While I certainly understand an individual’s concern about taking a psychoactive medication that may have significant side effects, the fact is that few nutritional supplements have been shown to be effective in treating the symptoms of mental disorders. Most are unable to cross the blood-brain barrier and are simply excreted from the body unused. Nutritional supplements are regulated by the Federal government as food not pharmaceuticals and vary significantly in quality and composition. So unlike a medication for which you need a physician’s prescription and get at the pharmacy you cannot always be sure what you’re getting at the local health food store.
That having been said, there are some nutritional supplements that have been studied and shown to be helpful for some psychiatric disorders and symptoms.
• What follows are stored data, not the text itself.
[src/rtl/scmp_bus_if.sv]
//==============================================================================
// Module  : scmp_bus_if
// Purpose : SC/MP-style core bus bridge: latches ADS address/flags, issues a
//           level memory request per strobe, stretches the core with cpu_hold
//           until ack or timeout. Optional macro: SCMP_BUSIF_WAIT_EN (cfg_wait).
// Rev     : 1.0
//==============================================================================
`timescale 1ns/1ps
`default_nettype none

module scmp_bus_if #(
  parameter logic [7:0]  RDATA_IDLE = 8'hFF,
  parameter int unsigned TIMEOUT    = 15
) (
  input  logic        clk,
  input  logic        rst_n,
  input  logic [11:0] cpu_addr,
  input  logic [7:0]  cpu_d_o,
  input  logic        cpu_ads_n,
  input  logic        cpu_rd_n,
  input  logic        cpu_wr_n,
  output logic [7:0]  cpu_d_i,
  output logic        cpu_hold,
  output logic [15:0] mem_addr,
  output logic [7:0]  mem_wdata,
  output logic        mem_we,
  output logic        mem_req,
  input  logic [7:0]  mem_rdata,
  input  logic        mem_ack,
  output logic [3:0]  cycle_flags,
  output logic        halt,
  output logic        bus_err
`ifdef SCMP_BUSIF_WAIT_EN
  ,
  input  logic [2:0]  cfg_wait
`endif
);

  typedef enum logic [2:0] {
    S_IDLE   = 3'd0,
    S_ADDR   = 3'd1,
    S_ACCESS = 3'd2,
    S_WAIT   = 3'd3,
    S_DONE   = 3'd4
  } state_t;

  // Last counter value before abort: mem_req stays up exactly TIMEOUT cycles.
  localparam logic [7:0] C_TO_LAST = 8'(TIMEOUT - 1);

  state_t      r_state, w_state_nxt;
  logic [15:0] r_mem_addr, w_mem_addr_nxt;
  logic [7:0]  r_mem_wdata, w_mem_wdata_nxt;
  logic        r_mem_we, w_mem_we_nxt;
  logic        r_mem_req, w_mem_req_nxt;
  logic        r_cpu_hold, w_cpu_hold_nxt;
  logic [7:0]  r_cpu_d_i, w_cpu_d_i_nxt;
  logic [3:0]  r_flags, w_flags_nxt;
  logic        r_halt, w_halt_nxt;
  logic        r_bus_err, w_bus_err_nxt;
  logic [7:0]  r_to_cnt, w_to_cnt_nxt;
  logic [2:0]  r_wait_cnt, w_wait_cnt_nxt;
  logic [2:0]  w_wait;

`ifdef SCMP_BUSIF_WAIT_EN
  assign w_wait = cfg_wait;
`else
  assign w_wait = 3'd0;
`endif

  always_ff @(posedge clk or negedge rst_n) begin
    if (!rst_n) begin
      r_state     <= S_IDLE;
      r_mem_addr  <= 16'h0000;
      r_mem_wdata <= 8'h00;
      r_mem_we    <= 1'b0;
      r_mem_req   <= 1'b0;
      r_cpu_hold  <= 1'b0;
      r_cpu_d_i   <= RDATA_IDLE;
      r_flags     <= 4'h0;
      r_halt      <= 1'b0;
      r_bus_err   <= 1'b0;
      r_to_cnt    <= 8'h00;
      r_wait_cnt  <= 3'd0;
    end else begin
      r_state     <= w_state_nxt;
      r_mem_addr  <= w_mem_addr_nxt;
      r_mem_wdata <= w_mem_wdata_nxt;
      r_mem_we    <= w_mem_we_nxt;
      r_mem_req   <= w_mem_req_nxt;
      r_cpu_hold  <= w_cpu_hold_nxt;
      r_cpu_d_i   <= w_cpu_d_i_nxt;
      r_flags     <= w_flags_nxt;
      r_halt      <= w_halt_nxt;
      r_bus_err   <= w_bus_err_nxt;
      r_to_cnt    <= w_to_cnt_nxt;
      r_wait_cnt  <= w_wait_cnt_nxt;
    end
  end

  always_comb begin
    w_state_nxt     = r_state;
    w_mem_addr_nxt  = r_mem_addr;
    w_mem_wdata_nxt = r_mem_wdata;
    w_mem_we_nxt    = r_mem_we;
    w_mem_req_nxt   = r_mem_req;
    w_cpu_hold_nxt  = r_cpu_hold;
    w_cpu_d_i_nxt   = r_cpu_d_i;
    w_flags_nxt     = r_flags;
    w_halt_nxt      = 1'b0;
    w_bus_err_nxt   = 1'b0;
    w_to_cnt_nxt    = r_to_cnt;
    w_wait_cnt_nxt  = r_wait_cnt;

    case (r_state)
      S_IDLE, S_ADDR, S_DONE: begin
        if (!cpu_ads_n) begin
          w_mem_addr_nxt = {cpu_d_o[3:0], cpu_addr};
          w_flags_nxt    = cpu_d_o[7:4];
          w_halt_nxt     = cpu_d_o[7];
          w_cpu_hold_nxt = 1'b0;
          w_state_nxt    = S_ADDR;
        end else if (r_state == S_ADDR && (!cpu_rd_n || !cpu_wr_n)) begin
          // A simultaneous read+write strobe is resolved as a flagged write.
          if (!cpu_wr_n) begin
            w_mem_wdata_nxt = cpu_d_o;
          end
          w_mem_we_nxt   = !cpu_wr_n;
          w_bus_err_nxt  = !cpu_rd_n && !cpu_wr_n;
          w_mem_req_nxt  = 1'b1;
          w_cpu_hold_nxt = 1'b1;
          w_to_cnt_nxt   = 8'h00;
          w_state_nxt    = S_ACCESS;
        end else if (r_state == S_DONE && cpu_rd_n && cpu_wr_n) begin
          w_state_nxt = S_IDLE;
        end
      end

      S_ACCESS: begin
        if (mem_ack) begin
          if (!r_mem_we) begin
            w_cpu_d_i_nxt = mem_rdata;
          end
          w_mem_req_nxt = 1'b0;
          w_mem_we_nxt  = 1'b0;
          if (w_wait != 3'd0) begin
            w_wait_cnt_nxt = w_wait - 3'd1;
            w_state_nxt    = S_WAIT;
          end else begin
            w_cpu_hold_nxt = 1'b0;
            w_state_nxt    = S_DONE;
          end
        end else if (r_to_cnt == C_TO_LAST) begin
          if (!r_mem_we) begin
            w_cpu_d_i_nxt = RDATA_IDLE;
          end
          w_mem_req_nxt  = 1'b0;
          w_mem_we_nxt   = 1'b0;
          w_bus_err_nxt  = 1'b1;
          w_cpu_hold_nxt = 1'b0;
          w_state_nxt    = S_DONE;
        end else begin
          w_to_cnt_nxt = r_to_cnt + 8'd1;
        end
      end

      S_WAIT: begin
        if (r_wait_cnt == 3'd0) begin
          w_cpu_hold_nxt = 1'b0;
          w_state_nxt    = S_DONE;
        end else begin
          w_wait_cnt_nxt = r_wait_cnt - 3'd1;
        end
      end

      default: begin
        w_state_nxt = S_IDLE;
      end
    endcase
  end

  assign cpu_d_i     = r_cpu_d_i;
  assign cpu_hold    = r_cpu_hold;
  assign mem_addr    = r_mem_addr;
  assign mem_wdata   = r_mem_wdata;
  assign mem_we      = r_mem_we;
  assign mem_req     = r_mem_req;
  assign cycle_flags = r_flags;
  assign halt        = r_halt;
  assign bus_err     = r_bus_err;

endmodule

`default_nettype wire

[config.mk]
export PLATFORM = sky130hd
export DESIGN_NAME = scmp_bus_if
export DESIGN_NICKNAME = d
export VERILOG_FILES = /design/src/rtl/scmp_bus_if.sv
export SDC_FILE = /design/constraint.sdc
export NUM_CORES = 1
export LEC_CHECK = 0
export ABC_AREA = 1
export CAP_MARGIN = 10
export CORE_MARGIN = 5
export CORE_UTILIZATION = 43
export CTS_CLUSTER_SIZE = 8
export DETAILED_ROUTE_END_ITERATION = 10
export PLACE_DENSITY = 0.76
export SYNTH_ARGS = -nofsm -noshare
export SYNTH_HDL_FRONTEND = slang
export SYNTH_SLANG_ARGS = --single-unit
[constraint.sdc]
create_clock -name clk -period 1.52 [get_ports clk]
set_clock_uncertainty 0.15 [all_clocks]
set_input_delay 0.304 -clock clk [delete_from_list [all_inputs] [get_ports clk]]
set_output_delay 0.304 -clock clk [all_outputs]
set_load 0.01 [all_outputs]
### After elaboration in Yosys (flattened, before gate mapping)

Index checks and enable logic that the tools add are counted.

* add/sub/neg operators: 2
* equal/unequal tests: 13
* multiplexer cells: 34
* bitwise gates (word level): 4
* reductions and logical operators: 21

Operator list (count)
* $mux W8: 8
* $mux W3: 6
* $pmux W8 S2: 1
* $mux W1: 14
* $reduce_and A4 Y1: 3
* $ne A2 B2 Y1 const B: 5
* $pmux W3 S3: 1
* $add A8 B1 Y8 const B: 1
* $eq A8 B4 Y1 const B: 1
* $eq A3 B2 Y1 const B: 2
* $logic_not A3 Y1: 2
* $ne A3 B3 Y1 const B: 2
* $pmux W1 S2: 3
* $reduce_and A3 Y1: 2
* $reduce_and A5 Y1: 1
* $logic_and A1 B1 Y1: 4
* $ne A4 B4 Y1 const B: 1
* $not A1 Y1: 4
* $reduce_and A2 Y1: 2
* $reduce_bool A2 Y1: 2
* $eq A3 B1 Y1 const B: 1
* $eq A3 B3 Y1 const B: 1
* $pmux W1 S3: 1
* $reduce_bool A3 Y1: 1
* 4 further kinds: 5

* flip-flop bits (word level): 55
* input port bits: 34
* output and inout port bits: 41
* logic and storage cells: 86

### Depth between registers and ports, before layout

Gate-level depths: netlist of the first run.

* word-level depth: 7
* gate-level depth with buffers: 9
* gate-level depth less buffers: 9

### Least setup slack after synthesis of the first run

OpenSTA, ideal clock, no wires.

* kind: register to register
* start point: register r_to_cnt[0]
* end point: register r_state[2]
* setup time: 0.117 ns
* arrival time: 1.140 ns
* data required time: 1.253 ns
* slack: 0.112 ns
* stages on the path, launching flop included: 10
* buffers on the path: 1
* period minus slack after synthesis: 1.408 ns
* path through: dfrtp_1 -> inv_1 -> ha_1 -> nand2_1 -> nor2_2 -> nand2_2 -> nand2_4 -> buf_6 -> nand4_1 -> nand2_1

* word-level cells in the longest chain between the ends: 3

RTL lines
* from (decl): RTL line 60 `logic [7:0] r_to_cnt, w_to_cnt_nxt;`
* from (signal assigned): RTL line 95 `r_to_cnt <= w_to_cnt_nxt;`
* $eq A8 B4 Y1: RTL line 152 `end else if (r_to_cnt == C_TO_LAST) begin`
* $ne A3 B3 Y1 (no line)
* $reduce_and A3 Y1 (no line)
* to (signal assigned): RTL line 85 `r_state <= w_state_nxt;`
* to (decl): RTL line 50 `state_t r_state, w_state_nxt;`

No other way between the ends.
A chain may end at the register's enable or synchronous reset.

### Worst setup path after layout of the first run

* start point: register r_to_cnt[0]
* end point: register r_to_cnt[4]

* word-level cells in the longest chain between the ends: 4
* elaborated cells between the ends (all ways): 7
* classes of those cells: 1 x add/sub; 2 x eq/ne; 3 x mux; 1 x reduce/logical

RTL lines
* $add A8 B1 Y8: RTL line 162 `w_to_cnt_nxt = r_to_cnt + 8'd1;`
* $mux W8: RTL line 152
* $mux W8: RTL line 139 `if (mem_ack) begin`
* $pmux W8 S2: RTL line 114 `case (r_state)`

Parallel ways exist; a longest one is shown, timed or not. The select of a mux whose other input is x is not followed.

==> results of run 1 <==
synth_stat cells:
cell,instances
nand2_2,2
inv_1,22
clkinv_1,1
nand2_4,3
dfrtp_1,47
nand3_1,30
nand4_2,1
dfstp_2,8
nor2_1,15
buf_2,3
nor3b_1,2
ha_1,4
nand3_4,2
nand2_1,100
buf_6,2
buf_4,1
o21ai_1,3
o21ai_2,9
nor2_2,3
clkbuf_1,1
nand4_1,9
buf_1,1
inv_2,6
or2_2,8
o21ai_0,13
xor2_1,2
worst register-to-register path, cell delays in order, from the launching register on:
cell and delay (ns):
dfrtp_1 0.38, inv_1 0.06, ha_2 0.17, nand2_2 0.06, nor2_4 0.15, nand2_4 0.08, nand2_4 0.14, nand2_4 0.10
nand2_1 0.08, o21ai_1 0.06
cells by family after synthesis:
group,count (synthesis)
adders and majority gates,4
xor gates and xnor gates,2
DFF,55
and+or+nand+nor,175
buffers and inverters,37
AOI/OAI and AO/OA,25
what timing repair did:
action	4_1_cts	5_1_grt
setup buffers	3	2
gates cloned	0	1
hold endpoints to repair	5	0
gates resized for setup	65	25
setup endpoints to repair	51	37
pin swaps	1	7
hold buffers	1	0
sequential cells by signal, summed over array words and instances (netlist names):
signal	flops
mem_we	1
mem_addr	16
cpu_hold	1
r_state	3
bus_err	1
halt	1
r_wait_cnt	3
cycle_flags	4
mem_wdata	8
mem_req	1
r_to_cnt	8
cpu_d_i	8
area by class of cell:
cell class,instances,share of cell area
timing repair buffer,103,0.247
sequential,55,0.373
multi-input combinational,207,0.303
inverter,29,0.0293
clock inverter,2,0.00336
tap,75,0.0252
clock buffer,6,0.0195
layout by cell type, fill, tap and decap left out, drive strengths merged:
| cell type | n |
|---|---|
| dlygate4sd2 | 33 |
| clkinv | 2 |
| inv | 28 |
| o21ai | 25 |
| clkbuf | 6 |
| ha | 4 |
| nand3 | 32 |
| nand2 | 106 |
| clkdlybuf4s50 | 32 |
| clkinvlp | 1 |
| dlygate4sd3 | 1 |
| dfrtp | 47 |
| nand4 | 10 |
| buf | 37 |
| dfstp | 8 |
| or2 | 8 |
| xor2 | 2 |
| nor2 | 18 |
| nor3b | 2 |
final timing paths:
path	endpoint	slack, ns	startpoint	cells after the start
setup / recovery	r_to_cnt[4]$_DFFE_PN0P_	-0.009	r_to_cnt[0]$_DFFE_PN0P_	9
hold / removal	r_to_cnt[2]$_DFFE_PN0P_	0.29	rst_n	2
setup reg to reg	r_to_cnt[4]$_DFFE_PN0P_	-0.009	r_to_cnt[0]$_DFFE_PN0P_	9
hold reg to reg	cpu_d_i[1]$_DFFE_PN1P_	0.32	cpu_d_i[1]$_DFFE_PN1P_	2
max in group asynchronous	cpu_d_i[7]$_DFFE_PN1P_	0.38	rst_n	3
min in group clk	cpu_d_i[1]$_DFFE_PN1P_	0.32	cpu_d_i[1]$_DFFE_PN1P_	2
power by group:
group / switching (mW) / internal [mW]
logic: 1.40 / 1.15
registers: 0.314 / 2.08
clock network: 0.462 / 0.323
stage by stage:
stage	util	hold WS [ns]
6_report	0.632	0.285
4_1_cts	0.619	0.295
3_3_place_gp	0.606	0.0794
3_5_place_dp	0.606	0.0901
5_1_grt	0.632	0.337
2_1_floorplan	-	-0.142
layer usage:
| layer | part of all wire | GRT usage | up-vias |
|---|---|---|---|
| met3 | 0.064 | 0.0376 | 7 |
| li1 | - | - | 1154 |
| met4 | 0.011 | 0.0377 | 0 |
| met1 | 0.42 | 0.218 | 1061 |
| met5 | 0 | 0 | - |
| met2 | 0.51 | 0.278 | 59 |
==> impl_metrics.json, run 1 <==
{
  "grt.overflow.total": 0,
  "cp-start-kind": "flip-flop",
  "yosysSeqAreaShare": 0.535,
  "cp_common_cell": "nand2_4",
  "ys_warn_count": 0,
  "cts_buffers": 5,
  "cts_root_buffer": "clkbuf_8",
  "synth_simple_gate_area_share": 0.315,
  "p_total_mw": 5.73,
  "violations": "negative setup slack",
  "cp.required_ns": 1.57,
  "synthTopCellsByArea": "dfrtp_1 (45%), nand2_1 (14%), dfstp_2 (8.1%), nand3_1 (5.8%), inv_1 (3.2%)",
  "wl_um": 6160,
  "synth-xor-area-share": 0.00676,
  "start_util": 0.440,
  "slew_viol_final": 0,
  "fin_cells": 477,
  "grt_antenna_before_repair": 0,
  "setup_slack_ns": -0.00912,
  "nNetsFinal": 439,
  "n_fill_cell": 510,
  "ys_seq_elements": 55,
  "max-cap-violations": 0,
  "netlist.area_leader.share": 0.454,
  "placed_cell_area_mm2": 0.00356,
  "ioPinCount": 75,
  "synthAdderAreaFrac": 0.0193,
  "drcViolationCount": 0,
  "cellPowerDensity_mw_per_mm2": 1540,
  "crit_chain": "inv_1 -> ha_2 -> nand2_2 -> nor2_4 -> nand2_4 -> nand2_4 -> nand2_4 -> nand2_1 -> o21ai_1",
  "synth_top_family_by_area": "simple AND/OR/NAND/NOR gates",
  "rsz0062_at_grt": "yes",
  "tns_ns": -0.0125,
  "portBuffers": 74,
  "maxSlewHeadroom": 0.756,
  "dieArea_mm2": 0.00768,
  "syn_to_final_growth_pct": 43.7,
  "muxShareOfSynthArea": 0,
  "cp_data_arrival_time_ns": 1.58,
  "die_h_um": 87.6,
  "hold_viol_final": 0,
  "placedCellCount": 462,
  "fmax_ghz": 0.654,
  "cts_tree": "built",
  "cp_num_buf_inv": 1,
  "clk_pin_slew_worst_paths_ns": 0.09,
  "slowest_delay_ns": 0.38,
  "dp_hpwl_um": 4480,
  "grt_use_total": 0.165,
  "hp-class": "in -> async",
  "avgRoutedWirePerCell_um": 12.9,
  "worstSetupPathType": "reg -> reg",
  "synth_compound_area_frac": 0.0614,
  "synth_cells": 298,
  "layout-drive-gt1-share": 0.246,
  "cts_max_level": 2,
  "grt_max_degree": 32,
  "avgSynthCellArea_um2": 8.69,
  "fp.dieW_um": 87.6,
  "syn_nets": 336,
  "multiInputGateArea_mm2": 0.00113,
  "first_iter_violations": 72,
  "tightest_slew_ns": 0.366,
  "pre_cts_slack_ns": -0.238,
  "critPathMaxFanout": 7,
  "numClockSinks": 55,
  "seq_area_mm2": 0.00139,
  "cpMaxStageDelayCell": "dfrtp_1",
  "finalCriticalPeriod_ns": 1.53,
  "power_leakage_nw": 1.88,
  "antenna_left": 0,
  "syn_area_mm2": 0.00259,
  "grt_pass1_wl_um": 10100,
  "dr_total_vias": 2281,
  "gp_congestion": 0.879,
  "clk_path_buf_depth": 2,
  "cp-end-kind": "flip-flop",
  "insertedDiodeCount": 0,
  "fin_area_mm2": 0.00372,
  "cp_top_family": "simple AND/OR/NAND/NOR gates",
  "row_count": 28,
  "first_global_vias": 2208,
  "ir_drop_v": 0.000771,
  "status": "finished with violations",
  "viasPerCell": 4.78,
  "yosysUniqueCellTypes": 26,
  "clock_latency_ns": 0.30,
  "setup_viol": 3,
  "first_pass_iters": 4,
  "core_area_mm2": 0.00589,
  "synth_top_area_cell": "dfrtp_1",
  "timing.final.crit_share": 1.01
}
(Power assumes the default switching activity.)
==> inputs of run 2 (changes only) <==
==> config.mk (replaced) <==
export PLATFORM = sky130hd
export DESIGN_NAME = scmp_bus_if
export DESIGN_NICKNAME = d
export VERILOG_FILES = /design/src/rtl/scmp_bus_if.sv
export SDC_FILE = /design/constraint.sdc
export NUM_CORES = 1
export LEC_CHECK = 0
export CAP_MARGIN = 10
export CORE_MARGIN = 5
export CORE_UTILIZATION = 41
export CTS_CLUSTER_SIZE = 8
export DETAILED_ROUTE_END_ITERATION = 10
export PLACE_DENSITY = 0.75
export SYNTH_ARGS = -nofsm -noshare
export SYNTH_HDL_FRONTEND = slang
export SYNTH_SLANG_ARGS = --single-unit
==> run 2 against run 1 <==
  * The run still ends with negative setup slack left
  * Flip-flop and latch count is the same
  * Synthesized cell count shrank 40%
  * Synthesized area shrank 9.4%
  * Via count shrank 18%
  * Utilization grew 4.0 points
  * Hold slack lost 0.11 ns
  * Count of clock-buffer cells in the layout is the same
  * Die area shrank 4.4%
  * Critical path depth shrank 5
  * Combinational power grew 18%
  * Clock power grew 23%
  * Critical endpoint is now r_state[2]$_DFFE_PN0P_
  * Largest cell class unchanged
  * Highest routed layer unchanged
==> impl_metrics.json, run 2 <==
{
  "grt_pass1_wl_um": 9800,
  "final_util": 0.672,
  "yosysUniqueCellTypes": 38,
  "start_util": 0.424,
  "wl_um": 5900,
  "maxSlewHeadroom": 0.787,
  "avgSynthCellArea_um2": 13.0,
  "netlist.area_leader.share": 0.501,
  "core_area_mm2": 0.00554,
  "crit_end": "r_state[2]$_DFFE_PN0P_",
  "reg2reg_from": "r_state[2]$_DFFE_PN0P_",
  "cp.depth": 4,
  "largest_reg_flops": 16,
  "clk_path_buf_depth": 2,
  "layout-drive-gt1-share": 0.402,
  "synth_edf_count": 0,
  "worstSetupPathType": "reg -> reg",
  "n_fill_cell": 466,
  "dieArea_mm2": 0.00734,
  "layout_common_cells": "dfrtp_1 (46), dlygate4sd2_1 (35), clkdlybuf4s50_1 (30)",
  "critPathMaxFanout": 5,
  "cts_buffers": 5,
  "numClockSinks": 55,
  "syn_nets": 218,
  "r2r_cells": 4,
  "grt_max_degree": 33,
  "cp-start-kind": "flip-flop",
  "synth_common_cells": "dfrtp_1 (47), mux2_2 (26), nand2_1 (10), a21oi_1 (9), inv_1 (9)",
  "clock_latency_ns": 0.31,
  "fp.dieW_um": 85.7,
  "avgRoutedWirePerCell_um": 16.0,
  "violations": "negative setup slack",
  "tightest_slew_ns": 0.317,
  "status": "finished with violations",
  "cp_top_family": "simple AND/OR/NAND/NOR gates",
  "setup_viol": 53,
  "syn_to_final_growth_pct": 58.6,
  "power_leakage_nw": 1.69,
  "ys_seq_elements": 55,
  "dr_total_vias": 1865,
  "placedCellCount": 348,
  "cts_tree": "built",
  "viasPerCell": 5.07,
  "portBuffers": 74,
  "slew_viol_final": 0,
  "cp_num_buf_inv": 0,
  "ir_drop_v": 0.000972,
  "yosysSeqAreaShare": 0.591,
  "synth_cells": 180,
  "grt_antenna_before_repair": 0,
  "synthArstFlopShare": 1.00,
  "fmax_ghz": 0.566,
  "row_count": 27,
  "nNetsFinal": 333,
  "insertedDiodeCount": 0,
  "gp_congestion": 0.855,
  "drcViolationCount": 0,
  "grt_use_total": 0.170,
  "rr_endpoint": "r_state[2]$_DFFE_PN0P_",
  "cellPowerDensity_mw_per_mm2": 1720,
  "die_h_um": 85.7,
  "max-cap-violations": 0,
  "mostFrequentLayoutCell": "dfrtp_1",
  "pre_cts_slack_ns": -0.576,
  "cp.required_ns": 1.56,
  "clk_pin_slew_worst_paths_ns": 0.09,
  "timing.final.crit_share": 1.16,
  "first_pass_iters": 4,
  "first_iter_violations": 121,
  "hp-class": "in -> async",
  "cts_max_level": 2,
  "cpMaxStageDelayCell": "or4b_4",
  "finalCriticalPeriod_ns": 1.77,
  "cts_root_buffer": "clkbuf_8",
  "synth_top_area_cell": "dfrtp_1",
  "syn_area_mm2": 0.00235,
  "rsz0062_at_grt": "yes",
  "dp_hpwl_um": 4020,
  "hold_viol_final": 0,
  "crit_chain": "or4b_4 -> a21oi_4 -> nor3_2 -> a31o_2",
  "cp-startpoint": "r_state[2]$_DFFE_PN0P_",
  "yosysMostFrequentCell": "dfrtp_1",
  "cp_data_arrival_time_ns": 1.81,
  "slowest_delay_ns": 0.56,
  "antenna_left": 0,
  "regToRegSetupSlack_ns": -0.25,
  "first_global_vias": 1992,
  "fin_cells": 368,
  "synthTopCellsByArea": "dfrtp_1 (50%), mux2_2 (12%), dfstp_2 (9.0%), o22a_1 (3.0%), ha_1 (2.1%)",
  "ioPinCount": 75,
  "ys_warn_count": 0,
  "setup_slack_ns": -0.247,
  "cp-end-kind": "flip-flop",
  "holdWs_ns": 0.180,
  "ys.flop_type": "dfrtp_1",
  "grt.overflow.total": 0
}
run 2: changes by cell type after synthesis, moves of 7 or more:
| cell | change |
|---|---|
| a21oi_1 | +9 |
| inv_1 | -13 |
| mux2_2 | +26 |
| nand2_1 | -90 |
| nand3_1 | -27 |
| nand4_1 | -7 |
| nor2_1 | -8 |
| o21ai_0 | -9 |
| o21ai_2 | -9 |
| o22a_1 | +8 |
| or2_2 | -8 |
run 2: worst min-delay path by stage:
| stage | startpoint | to | cells after the start |
|---|---|---|---|
| 2_1_floorplan | rst_n | bus_err$_DFF_PN0_ | 0 |
| 3_3_place_gp | rst_n | r_wait_cnt[2]$_DFFE_PN0N_ | 1 |
| 3_5_place_dp | rst_n | r_wait_cnt[2]$_DFFE_PN0N_ | 1 |
| 4_1_cts | rst_n | r_wait_cnt[2]$_DFFE_PN0N_ | 2 |
| 5_1_grt | rst_n | r_wait_cnt[2]$_DFFE_PN0N_ | 2 |
| 6_report | rst_n | r_wait_cnt[2]$_DFFE_PN0N_ | 2 |
run 2: area by class of cell:
type / instances / area, µm² / share of cell area
Timing Repair Buffer: 112 / 1030 / 0.276
Sequential cell: 55 / 1390 / 0.373
Clock inverter: 2 / 38.8 / 0.0104
Clock buffer: 6 / 72.6 / 0.0195
Multi-Input combinational cell: 112 / 1070 / 0.288
Tap cell: 72 / 90.1 / 0.0242
Inverter: 9 / 33.8 / 0.00907
run 2: cell families (layout without fill, tap and decap cells):
logic type | count (synthesis) | count (layout) | synth area share
flops | 55 | 55 | 0.591
simple gates | 42 | 43 | 0.116
buf+inv | 14 | 129 | 0.0251
compound gates | 31 | 31 | 0.0901
mux | 30 | 30 | 0.142
fa+ha+maj | 4 | 4 | 0.0213
xor+xnor | 4 | 4 | 0.0149
run 2: per-stage QoR:
step	power, mW	setup TNS (ns)	instance area, µm²
after CTS	6.38	-9.00	3670
after global routing	6.84	-10.71	3720
after floorplan	3.82	-3.85	2400
final	6.41	-7.54	3720
after global placement	5.42	-20.47	3440
after detailed placement	5.47	-21.28	3440
run 2: report_power, final:
part | switching [mW] | internal (mW) | leakage, nW | total [mW]
Sequential | 0.306 | 2.13 | 0.663 | 2.44
Clock | 0.470 | 0.498 | 0.0558 | 0.969
Combinational | 1.30 | 1.70 | 0.972 | 3.00
Total | 2.08 | 4.33 | 1.69 | 6.41
run 2: timing repair:
item                                    in CTS  in global routing
pin swaps                                   10                 15
hold buffers                                 1                  0
gates cloned                                 2                  0
endpoints found under the hold margin       47                  0
endpoints found under the setup margin      94                 60
setup buffers                                7                  2
gates resized for setup                     77                 27
run 2: routing by layer:
layer / vias up / share of wire / track usage
li1: 878 / - / -
met1: 918 / 0.42 / 0.217
met3: 9 / 0.065 / 0.0461
met2: 60 / 0.49 / 0.280
met5: - / 0 / 0
met4: 0 / 0.019 / 0.0547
Three of the best are Phenibut, 5-HTP and Omega-3 Fatty Acids.
Phenibut (β-Phenyl-γ-aminobutyric acid) – Is a derivative of the naturally occurring inhibitory neurotransmitter γ-aminobutyric acid (GABA). It was synthesized in the Soviet Union in the 1960s and is still sold there as a pharmaceutical agent to treat anxiety related disorders (e.g, panic disorder). Most GABA supplements do not cross the blood brain barrier but the addition of a phenyl ring to phenibut allows it to cross from the circulatory system into the brain. Phenibut reduces anxiety and it’s only reported side effect is an increase in sleepiness. Phenibut exerts its effects by stimulating GABA receptors much like the benzodiazepines (e.g., Xanax).
5-HTP (5-Hydroxytryptophan) – Is a naturally occurring amino acid and the first step in the biosynthesis of the neurotransmitter serotonin (5-HT) from tryptophan. 5-HTP is useful for the treatment of depression by causing an increase in serotonergic functioning in the central nervous system. The effect is similar to that of a selective-serotonin reuptake inhibitor such as Zoloft. When taken with antidepressant medication 5-HTP can cause a dangerous condition known as serotonin syndrome.
Omega-3 Fatty Acids – The two main omega-3 fatty acids in fish oil, eicosapentaenoic acid (EPA) and docosahexaenoic acid (DHA) have important biological functions in the central nervous system. Omega-3 fatty acids are known to decrease the effects of systemic inflammation and it is thought that this effect is what is beneficial for several mental disorders. Research has shown that omega-3 supplementation is beneficial for mood disorders such as depression and bipolar disorder. Less evidence exists but several studies have also shown these fatty acids to be beneficial for AD/HD and borderline personality disorder.
So while there is little to no evidence for the use of most nutritional supplements in mental disorders these three do seem to be helpful. You should also always check with your physician before taking any nutritional supplement.